Алексей Петрович потоптался немного возле ее двери, не зная, на что решиться.

Что изменилось в их отношениях и что изменится еще через пятнадцать минут?

Почему вчера она была совершенно другой, хотя внешне все сегодня повторилось: и их непродолжительное стояние у двери ее номера, и какие-то необязательные слова, которые он уже успел позабыть, и его тайное вожделение.

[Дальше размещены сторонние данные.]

--- src/rtl/float2int_pipe_pkg.sv ---
// Shared float-format constants and stage classification for the float->int converter.
package float2int_pipe_pkg;

    localparam int unsigned DEF_MAN   = 23;
    localparam int unsigned DEF_EXP   = 8;
    localparam int unsigned DEF_OUT_W = 23;

    // NUM covers normals, zeros and flushed subnormals; SAT is Inf or a certain overflow.
    typedef enum logic [1:0] {
        CLS_NUM = 2'd0,
        CLS_SAT = 2'd1,
        CLS_NAN = 2'd2
    } cls_e;

    function automatic int unsigned fp_bias(input int unsigned exp_w);
        return (32'd1 << (exp_w - 1)) - 32'd1;
    endfunction

endpackage

--- src/rtl/float2int_pipe_if.sv ---
// Input float stream and output integer stream of the converter, with their handshakes.
interface float2int_pipe_if #(
    parameter int unsigned MAN   = float2int_pipe_pkg::DEF_MAN,
    parameter int unsigned EXP   = float2int_pipe_pkg::DEF_EXP,
    parameter int unsigned OUT_W = float2int_pipe_pkg::DEF_OUT_W
);
    logic                 in_valid;
    logic                 in_ready;
    logic [MAN+EXP:0]     f_in;
    logic                 out_valid;
    logic                 out_ready;
    logic [OUT_W-1:0]     int_out;
    logic                 ovf;
    logic                 nan;
    logic                 inexact;

    modport master (
        output in_valid, f_in, out_ready,
        input  in_ready, out_valid, int_out, ovf, nan, inexact
    );

    modport slave (
        input  in_valid, f_in, out_ready,
        output in_ready, out_valid, int_out, ovf, nan, inexact
    );
endinterface

--- src/rtl/float2int_pipe_rne_round.sv ---
// Round-to-nearest-even on an unsigned magnitude, apply sign and saturate to the signed range.
module fp_rne_round #(
    parameter int unsigned OUT_W = 23
) (
    input  logic [OUT_W-1:0] mag,
    input  logic             g,
    input  logic             s,
    input  logic             sign,
    output logic [OUT_W-1:0] value_c,
    output logic             ovf_c
);
    localparam logic [OUT_W:0]   LIM_POS = {2'b00, {(OUT_W-1){1'b1}}};
    localparam logic [OUT_W:0]   LIM_NEG = {2'b01, {(OUT_W-1){1'b0}}};
    localparam logic [OUT_W-1:0] INT_MAX = {1'b0, {(OUT_W-1){1'b1}}};
    localparam logic [OUT_W-1:0] INT_MIN = {1'b1, {(OUT_W-1){1'b0}}};

    logic [OUT_W:0]   rnd;
    logic [OUT_W-1:0] mag_r;

    // One extra bit keeps the rounding carry visible to the range check.
    assign rnd     = {1'b0, mag} + (OUT_W+1)'(g & (s | mag[0]));
    assign mag_r   = rnd[OUT_W-1:0];
    assign ovf_c   = rnd > (sign ? LIM_NEG : LIM_POS);
    assign value_c = ovf_c ? (sign ? INT_MIN : INT_MAX)
                           : (sign ? (~mag_r + OUT_W'(1)) : mag_r);
endmodule

--- src/rtl/float2int_pipe.sv ---
// 3-stage float -> signed integer converter: classify, align, round/saturate; one common stall enable.
module float2int_pipe
    import float2int_pipe_pkg::*;
#(
    parameter int unsigned MAN   = DEF_MAN,
    parameter int unsigned EXP   = DEF_EXP,
    parameter int unsigned OUT_W = DEF_OUT_W
) (
    input  logic            clk,
    input  logic            rst_n,
    float2int_pipe_if.slave bus
);
    localparam int unsigned FW  = MAN + EXP + 1;
    localparam int unsigned XW  = MAN + 1 + OUT_W;
    localparam int unsigned SHW = $clog2(OUT_W + 1);
    localparam logic signed [EXP:0] K_BIAS = (EXP+1)'(fp_bias(EXP));
    localparam logic signed [EXP:0] K_NEG1 = '1;
    localparam logic signed [EXP:0] K_ONE  = (EXP+1)'(1);
    localparam logic signed [EXP:0] K_SAT  = (EXP+1)'(OUT_W);
    localparam logic [OUT_W-1:0]    INT_MAX = {1'b0, {(OUT_W-1){1'b1}}};
    localparam logic [OUT_W-1:0]    INT_MIN = {1'b1, {(OUT_W-1){1'b0}}};

    logic                 en;
    logic                 f_sign;
    logic [EXP-1:0]       f_exp;
    logic [MAN-1:0]       f_frac;

    logic                 v1, v2;
    logic                 sign1, zero1, subnz1;
    cls_e                 cls1;
    logic [MAN:0]         m1;
    logic signed [EXP:0]  k1;

    logic                 sign2, g2, s2;
    cls_e                 cls2;
    logic [OUT_W-1:0]     mag2;

    cls_e                 cls2_n;
    logic [OUT_W-1:0]     mag2_n;
    logic                 g2_n, s2_n;
    logic [SHW-1:0]       sh;
    logic [XW-1:0]        x;

    logic [OUT_W-1:0]     rnd_val, int_n;
    logic                 rnd_ovf, ovf_n, nan_n, inex_n;

    assign en          = ~(bus.out_valid & ~bus.out_ready);
    assign bus.in_ready = en;
    assign f_sign      = bus.f_in[FW-1];
    assign f_exp       = bus.f_in[FW-2 -: EXP];
    assign f_frac      = bus.f_in[MAN-1:0];

    // S1: unpack and classify.
    always_ff @(posedge clk) begin
        if (en) begin
            sign1  <= f_sign;
            cls1   <= (&f_exp) ? ((|f_frac) ? CLS_NAN : CLS_SAT) : CLS_NUM;
            zero1  <= (f_exp == '0);
            subnz1 <= (f_exp == '0) && (f_frac != '0);
            m1     <= {(f_exp != '0), f_frac};
            k1     <= $signed({1'b0, f_exp}) - K_BIAS;
        end
    end

    // S2: x = m << (k+1) puts the binary point just above bit MAN, so guard is x[MAN].
    always_comb begin
        cls2_n = cls1;
        mag2_n = '0;
        g2_n   = 1'b0;
        s2_n   = 1'b0;
        sh     = '0;
        x      = '0;
        if (cls1 == CLS_NUM) begin
            if (zero1) begin
                s2_n = subnz1;
            end else if (k1 < K_NEG1) begin
                s2_n = 1'b1;
            end else if (k1 >= K_SAT) begin
                cls2_n = CLS_SAT;
            end else begin
                sh     = SHW'(k1 + K_ONE);
                x      = XW'(m1) << sh;
                mag2_n = x[XW-1 -: OUT_W];
                g2_n   = x[MAN];
                s2_n   = |x[MAN-1:0];
            end
        end
    end

    always_ff @(posedge clk) begin
        if (en) begin
            sign2 <= sign1;
            cls2  <= cls2_n;
            mag2  <= mag2_n;
            g2    <= g2_n;
            s2    <= s2_n;
        end
    end

    fp_rne_round #(.OUT_W(OUT_W)) u_round (
        .mag     (mag2),
        .g       (g2),
        .s       (s2),
        .sign    (sign2),
        .value_c (rnd_val),
        .ovf_c   (rnd_ovf)
    );

    // S3: special classes override the rounded value; saturated results are never inexact.
    always_comb begin
        int_n  = rnd_val;
        ovf_n  = rnd_ovf;
        nan_n  = 1'b0;
        inex_n = ~rnd_ovf & (g2 | s2);
        case (cls2)
            CLS_NAN: begin
                int_n  = '0;
                ovf_n  = 1'b0;
                nan_n  = 1'b1;
                inex_n = 1'b0;
            end
            CLS_SAT: begin
                int_n  = sign2 ? INT_MIN : INT_MAX;
                ovf_n  = 1'b1;
                inex_n = 1'b0;
            end
            default: ;
        endcase
    end

    always_ff @(posedge clk) begin
        if (!rst_n) begin
            v1            <= 1'b0;
            v2            <= 1'b0;
            bus.out_valid <= 1'b0;
            bus.int_out   <= '0;
            bus.ovf       <= 1'b0;
            bus.nan       <= 1'b0;
            bus.inexact   <= 1'b0;
        end else if (en) begin
            v1            <= bus.in_valid;
            v2            <= v1;
            bus.out_valid <= v2;
            bus.int_out   <= int_n;
            bus.ovf       <= ovf_n;
            bus.nan       <= nan_n;
            bus.inexact   <= inex_n;
        end
    end
endmodule

--- src/flat_wrapper.sv ---
// flat-port wrapper written by rule: the top's interface ports become plain ports
module float2int_pipe_flat import float2int_pipe_pkg::*;
#(
    parameter int unsigned MAN   = DEF_MAN,
    parameter int unsigned EXP   = DEF_EXP,
    parameter int unsigned OUT_W = DEF_OUT_W
)
  (clk, rst_n, bus_in_valid, bus_f_in, bus_out_ready, bus_in_ready, bus_out_valid, bus_int_out, bus_ovf, bus_nan, bus_inexact);
  float2int_pipe_if #(.MAN(MAN), .EXP(EXP), .OUT_W(OUT_W)) bus_i ();
  input  logic clk;
  input  logic rst_n;
  input wire logic [$bits(bus_i.in_valid)-1:0] bus_in_valid;
  input wire logic [$bits(bus_i.f_in)-1:0] bus_f_in;
  input wire logic [$bits(bus_i.out_ready)-1:0] bus_out_ready;
  output wire logic [$bits(bus_i.in_ready)-1:0] bus_in_ready;
  output wire logic [$bits(bus_i.out_valid)-1:0] bus_out_valid;
  output wire logic [$bits(bus_i.int_out)-1:0] bus_int_out;
  output wire logic [$bits(bus_i.ovf)-1:0] bus_ovf;
  output wire logic [$bits(bus_i.nan)-1:0] bus_nan;
  output wire logic [$bits(bus_i.inexact)-1:0] bus_inexact;
  assign bus_i.in_valid = bus_in_valid;
  assign bus_i.f_in = bus_f_in;
  assign bus_i.out_ready = bus_out_ready;
  assign bus_in_ready = bus_i.in_ready;
  assign bus_out_valid = bus_i.out_valid;
  assign bus_int_out = bus_i.int_out;
  assign bus_ovf = bus_i.ovf;
  assign bus_nan = bus_i.nan;
  assign bus_inexact = bus_i.inexact;
  float2int_pipe #(.MAN(MAN), .EXP(EXP), .OUT_W(OUT_W)) u_core (.clk(clk), .rst_n(rst_n), .bus(bus_i));
endmodule
--- config.mk ---
export PLATFORM = sky130hd
export DESIGN_NAME = float2int_pipe_flat
export DESIGN_NICKNAME = d
export VERILOG_FILES = /design/src/rtl/float2int_pipe_pkg.sv /design/src/rtl/float2int_pipe_if.sv /design/src/rtl/float2int_pipe_rne_round.sv /design/src/rtl/float2int_pipe.sv /design/src/flat_wrapper.sv
export SDC_FILE = /design/constraint.sdc
export NUM_CORES = 1
export LEC_CHECK = 0
export ABC_AREA = 1
export CORE_ASPECT_RATIO = 0.9
export CORE_MARGIN = 2
export CORE_UTILIZATION = 50
export CTS_CLUSTER_DIAMETER = 30
export DETAILED_ROUTE_END_ITERATION = 8
export GPL_ROUTABILITY_DRIVEN = 0
export PLACE_DENSITY = 0.71
export SYNTH_ARGS = -nofsm -noshare
export SYNTH_HDL_FRONTEND = slang
export SYNTH_HIERARCHICAL = 1
export SYNTH_SLANG_ARGS = --single-unit
export TNS_END_PERCENT = 20
--- constraint.sdc ---
create_clock -name clk -period 5.94 [get_ports clk]
set_clock_uncertainty 0.1 [all_clocks]
set_input_delay 0.594 -clock clk [delete_from_list [all_inputs] [get_ports clk]]
set_output_delay 0.594 -clock clk [all_outputs]
set_load 0.05 [all_outputs]
=== Word level (Yosys, flattened, before mapping) ===
Index checks and enable logic that the tools add are counted.

* Equality and inequality tests: 2
* Bitwise operators: 10
* $lt $le $gt $ge: 3
* Shift-type cells: 1
* Reduce and logical (&&, ||, !) cells: 10
* Mux-type cells: 16
* Add/subtract/negate cells: 4

{| class="wikitable"
|+ Operator list
! operator !! count
|-
| $mux 23 || 4
|-
| $shl 24x5->47 || 1
|-
| $pmux 23 s2 || 1
|-
| $reduce_or 23->1 || 2
|-
| $add 23x24->24 || 1
|-
| $and 1x24->24 || 1
|-
| $gt 24x23->1 || 1
|-
| $add 23x1->23 const B || 1
|-
| $not 23->23 || 1
|-
| $reduce_bool 23->1 || 1
|-
| $mux 2 || 5
|-
| $ge 9x6->1 const B || 1
|-
| $lt 9x1->1 const B || 1
|-
| $sub 8x7->9 const B || 1
|-
| $logic_not 8->1 || 1
|-
| $reduce_and 8->1 || 1
|-
| $reduce_bool 8->1 || 1
|-
| $add 5x2->5 const B || 1
|-
| $mux 1 || 5
|-
| $not 1->1 || 4
|-
| $reduce_or 4->1 || 1
|-
| $and 1x1->1 || 2
|-
| $eq 2x1->1 const B || 1
|-
| $eq 2x2->1 const B || 1
|-
| other kinds (5) || 6
|}

* Output and inout bits: 28
* Input port bits: 36
* Register bits after elaboration: 95
* Word-level logic and storage cells: 64

=== Depth between registers and ports, before layout ===
Gate-level depths: netlist of the first run.

* Word-level depth: 8
* Depth in mapped cells: 30
* Gate-level depth less buffers: 29

=== Modules after synthesis ===
The synthesis of the first run kept the hierarchy.

{| class="wikitable"
|+ By module, submodules not included
! module !! seq. area each (µm²) !! instances !! cells each !! area an instance (µm²)
|-
| float2int_pipe || 2,562.5 || 1 || 614 || 5,066.1
|-
| fp_rne_round || 0.0 || 1 || 434 || 2,195.9
|}

=== Least setup slack after synthesis of the first run ===
OpenSTA, ideal clock, no wires.

* Path kind: input to output
* Start point: input bus_out_ready
* End point: output bus_in_ready
* Data arrival time: 3,074 ps
* Stages on the path: 3
* Path buffers: 1
* Slack: 2,172 ps
* Path through: nor2_1 > inv_1 > clkbuf_1

* Cells in the longest elaborated chain, start to end: 3

{| class="wikitable"
|+ RTL lines
! what !! RTL line !! source
|-
| from (decl) || flat_wrapper.sv:14 || <nowiki>input wire logic [$bits(bus_i.out_ready)-1:0] bus_out_ready;</nowiki>
|-
| $not 1->1 || float2int_pipe.sv:47 || <nowiki>assign en = ~(bus.out_valid & ~bus.out_ready);</nowiki>
|-
| $and 1x1->1 || float2int_pipe.sv:47 ||
|-
| $not 1->1 || float2int_pipe.sv:47 ||
|-
| to (decl) || flat_wrapper.sv:15 || <nowiki>output wire logic [$bits(bus_i.in_ready)-1:0] bus_in_ready;</nowiki>
|}

Every way passes these cells.

=== Final worst setup path of the first run ===
* Start point: register u_core.s2
* End point: register u_core.bus.int_out[0]

* Elaborated cells on any way between the ends: 9
* Classes of those cells: add/sub: 2; order compare: 1; mux: 3; bitwise: 3

{| class="wikitable"
|+ RTL lines
! what !! RTL line !! source
|-
| from (decl) || float2int_pipe.sv:34 || <nowiki>logic sign2, g2, s2;</nowiki>
|-
| from (signal assigned) || float2int_pipe.sv:96 || <nowiki>s2 <= s2_n;</nowiki>
|-
| $or 1x1->1 || float2int_pipe_rne_round.sv:21 || <nowiki>assign rnd = {1'b0, mag} + (OUT_W+1)'(g & (s | mag[0]));</nowiki>
|-
| $and 1x24->24 || float2int_pipe_rne_round.sv:21 ||
|-
| $add 23x24->24 || float2int_pipe_rne_round.sv:21 ||
|-
| $gt 24x23->1 || float2int_pipe_rne_round.sv:23 || <nowiki>assign ovf_c = rnd > (sign ? LIM_NEG : LIM_POS);</nowiki>
|-
| net u_core.rnd_ovf || float2int_pipe.sv:45 || <nowiki>logic rnd_ovf, ovf_n, nan_n, inex_n;</nowiki>
|-
| $mux 23 || float2int_pipe_rne_round.sv:24 || <nowiki>assign value_c = ovf_c ? (sign ? INT_MIN : INT_MAX)</nowiki>
|-
| net u_core.rnd_val[0] || float2int_pipe.sv:44 || <nowiki>logic [OUT_W-1:0] rnd_val, int_n;</nowiki>
|-
| $pmux 23 s2 || float2int_pipe.sv:115 || <nowiki>case (cls2)</nowiki>
|-
| to (signal assigned) || float2int_pipe.sv:144 || <nowiki>bus.int_out <= int_n;</nowiki>
|-
| to (decl) || float2int_pipe_if.sv:24 || <nowiki>output in_ready, out_valid, int_out, ovf, nan, inexact</nowiki>
|}

The timed path passes the listed nets, and every way through them passes these cells.
A chain may end at the register's enable or synchronous reset.

==> results.md, run 1 <==
- Status: finished, final reports clean
- CTS tree: yes
- Largest net degree at the start of global routing: 96
- Max_cap viols: 0
- Worst-skew pair later-pin latency: 360 ps
- Filler cells: 1378
- TritonCTS Buffers: 9
- VDD IR max: 0.202 mV
- Cells after Synth: 1048
- WHS Path Cells: 0
- Seq/Total Area, Yosys: 35.3%
- First-pass GRT wire length: 28900 um
- Worst Tran Pin Value: 1050 ps
- Core area: 0.0141 mm^2
- Most common cell after layout, fill and taps aside: nand2_1
- Setup-failing EPs final: 0
- Ant diodes: 0
- Area Overhead vs Synth: 13.5%
- RSZ-0062 raised after global routing: false
- Worst Path Required: 6050 ps
- Hold path endpoint: u_core/sign2
- Register-to-register setup slack: 1840 ps
- Wire length per cell: 13.7 um
- Total number of vias: 6924
- PostCTS Resize Cnt: 0
- Post-synth EDFFs: 66
- Syn_nets: 1115
- Total gr overflow: 0
- Min Tclk post-route: 4100 ps
- R2R cell count: 21
- Vias in the first global route: 6058
- Longest Clk Path Bufs: 2
- Final Hold Viols: 0
- Synth unique cells: 44
- Drc violations: 0
- Slew Limit Fails: 0
- HP Start: u_core/sign1
- Hold slack: 326 ps
- Hold Crit Class: reg2reg
- Relative slew slack: 30.1%
- NumNets Final: 1149
- CP Capture Type: register
- Starting Density: 51.5%
- Drt total wl: 17500 um
- Post-synth ARST share: 0%
- Most frequent cells in the layout: nand2_1 (293), nand3_1 (154), nor2_1 (88)
- Root buffer cell: clkbuf_16
- Reg-to-Reg End: u_core/bus.int_out[0]
- Die Y-Extent: 118 um
- Fin worst setup slack: 1840 ps
- Worst endpoint data arrival time: 4200 ps
- DR iter-0 viols: 661
- Critical path start-end classification: reg2reg
- Fmax: 244 MHz
- P per Cell Area: 288 mW/mm^2
- Hold_buf cts: 0
- Fraction of layout cells with a size suffix above 1: 6.16%
- Port bufs: 63
- Leak: 3.78 nW
- H-tree Lvls: 3
- CTS sink cnt: 95
- Post-CTS setup buffers: 0
- Die extent in x: 131 um
- Ports: 64
- Reg-to-reg startpoint: u_core/s2
- Setup TNS: 0 ps
- CP Launch Type: register
- FF+latch count, synth: 95
- Die area: 0.0155 mm^2
- Routed Antenna Nets: 0
- Total of warnings raised by yosys: 6
- CP Max Fanout: 21
- Place WS: 1950 ps
- FP Rows: 41
- Synthesized cell area: 0.00726 mm^2
- Avg Cell Area, Syn: 6.93 um^2
- Main flop type after synthesis: edfxtp_1
- Via/cell ratio: 5.41
- DRT Pass-1 Iters: 5
- CTS clock-pin slew for the worst setup and hold paths: 80 ps
- Dpl hpwl: 13200 um
- Final period util: 68.9%
- Total track usage: 23.2%
- Initial antenna violation count: 0
## area by class of cell
class                   instances  area (um^2)  area share (%)
multi-input cells             815         4120            49.9
well taps                     193          241            2.93
flip-flops and latches         95         2560            31.1
clock inverters                 7         80.1           0.971
inverters                      94          359            4.36
repair buffers                 67          661            8.01
clock buffers                   9          225            2.73
## critical path: stages (launching register included)
cell and delay, ps:
edfxtp_1 350, o21a_1 130, ha_1 180, ha_1 250, nand2_1 110, nor2_2 140, nand3_1 140, nor3_1 170
nand2_1 90, xnor2_1 180, ha_1 310, and3_1 160, nor3b_1 240, nand2_1 80, nor2_1 130, nand2_1 80
nand2_2 340, inv_6 120, nand2_4 250, o21ai_0 140, a21oi_1 160, a21oi_1 90
## per-layer routing
layer / up-vias / global-route usage (%) / wire length (um)
li1: 3593 / - / -
met1: 3116 / 32.3 / 8370
met2: 182 / 36.5 / 7900
met3: 33 / 4.44 / 842
met4: 0 / 6.72 / 382
met5: - / 0 / 0
## power breakdown
group | switching (W) | internal (W)
Clock | 0.000278 | 0.000300
Sequential | 0.0000549 | 0.000788
Combinational | 0.000634 | 0.000319
## Yosys cell counts, types with 11 or more instances
library cell | n | area share, %
o21ai_0 | 59 | 4.1
nand3_1 | 154 | 11
edfxtp_1 | 66 | 27
ha_1 | 31 | 5.3
dfxtp_1 | 29 | 8.0
nor2_1 | 89 | 4.6
xor2_1 | 17 | 2.1
nand2_2 | 12 | 1.0
a21oi_1 | 73 | 5.0
clkbuf_1 | 18 | 0.93
nand4_1 | 14 | 1.2
nand2_1 | 293 | 15
buf_2 | 17 | 1.2
inv_1 | 80 | 4.1
o21ai_1 | 11 | 0.76
## through the flow
step | cells | power [W] | cell area (um^2) | util, %
6_report | 1280 | 0.00237 | 8250 | 58.4
5_1_grt | 1280 | 0.00252 | 8250 | 58.4
4_1_cts | 1280 | 0.00238 | 8250 | 58.4
3_5_place_dp | 1264 | 0.00180 | 7940 | 56.3
3_3_place_gp | 1264 | 0.00179 | 7940 | 56.3
2_1_floorplan | 1048 | 0.00156 | 7260 | -
## kinds of logic after synthesis
family,after synthesis,share of synthesized area [%]
AND/OR/NAND/NOR,596,36.1
flip-flops,95,35.3
buffers and inverters,138,8.06
adder cells (fa/ha/maj),31,5.34
AO/OA/AOI/OAI,167,12.4
XOR/XNOR,21,2.79
## how the worst max path moves through the flow
stage	endpoint	from
after floorplan	bus_in_ready	bus_out_ready
after global placement	u_core/bus.int_out[0]	u_core/s2
after detailed placement	u_core/bus.int_out[0]	u_core/mag2[0]
after CTS	u_core/bus.int_out[0]	u_core/s2
after global routing	u_core/bus.int_out[0]	u_core/s2
final	u_core/bus.int_out[0]	u_core/s2
## registers in the layout, indices dropped and copies added, names as in the netlist
name                  count
u_core/v1                 1
u_core/k1                 9
u_core/subnz1             1
u_core/bus.int_out       23
u_core/v2                 1
u_core/g2                 1
u_core/bus.ovf            1
u_core/cls2               2
u_core/m1                24
u_core/zero1              1
u_core/bus.nan            1
u_core/mag2              23
u_core/sign1              1
u_core/bus.inexact        1
u_core/cls1               2
u_core/sign2              1
u_core/bus.out_valid      1
u_core/s2                 1
Power figures use the tool's default switching activity.
==> inputs of run 2 (changes only) <==
PLACE_DENSITY = 0.73   (was 0.71)
clock period = 3.5 ns   (was 5.94 ns; I/O delays follow)
==> run 2 against run 1 <==
  * Non-clock buffer count rose by 39
  * Clock-buffer cell count grew 1
  * Combinational power grew 82%
  * Largest power group unchanged
  * Register-to-register slack worse by 1800 ps
  * Core utilization grew 4.0 points
  * Routed wire length grew 4.3%
  * Critical endpoint is now u_core/bus.int_out[19]
  * Die area stayed put
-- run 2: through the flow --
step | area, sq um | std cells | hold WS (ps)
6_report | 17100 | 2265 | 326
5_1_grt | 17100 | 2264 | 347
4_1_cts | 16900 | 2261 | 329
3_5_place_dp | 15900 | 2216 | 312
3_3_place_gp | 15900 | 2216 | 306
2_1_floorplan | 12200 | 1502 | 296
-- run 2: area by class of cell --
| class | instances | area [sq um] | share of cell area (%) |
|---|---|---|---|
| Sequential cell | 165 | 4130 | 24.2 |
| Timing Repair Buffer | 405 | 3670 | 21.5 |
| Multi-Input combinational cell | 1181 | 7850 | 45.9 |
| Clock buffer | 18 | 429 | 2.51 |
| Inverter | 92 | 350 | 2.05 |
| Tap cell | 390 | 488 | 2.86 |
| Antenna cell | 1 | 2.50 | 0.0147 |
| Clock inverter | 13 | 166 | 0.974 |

Хотя — почему тайное? Разве он не знал и не знает, чего ожидает? Очень хорошо знал и знает: вожделение это возникло еще в поезде и все время жило в нем, но что-то и сопротивлялось ему — какая-то брезгливость и неприязнь к самому себе.

Глава 8

Алексей Петрович вошел в свой номер, скинул пальто и шапку и, не зажигая света, остановился у окна, разрисованного морозными узорами.

Однако в верхней части окна стекло оставалось чистым, и сквозь него была видна зона, ярко освещенная прожекторами. Собственно, и не сама зона, а лишь часть ее периметра: уходящие в морозную мглу столбы с колючей проволокой, роскошно изукрашенной инеем, и угадывающиеся над ними сторожевые вышки. Колючая проволока казалась отсюда, из окна гостиницы, с расстояния почти в полкилометра, тончайшей сеткой, которая будто бы светилась сама по себе, при этом свет исходил из множества точек на этой сетке, а точки-то эти и были колючками, укрывшимися в густом инее.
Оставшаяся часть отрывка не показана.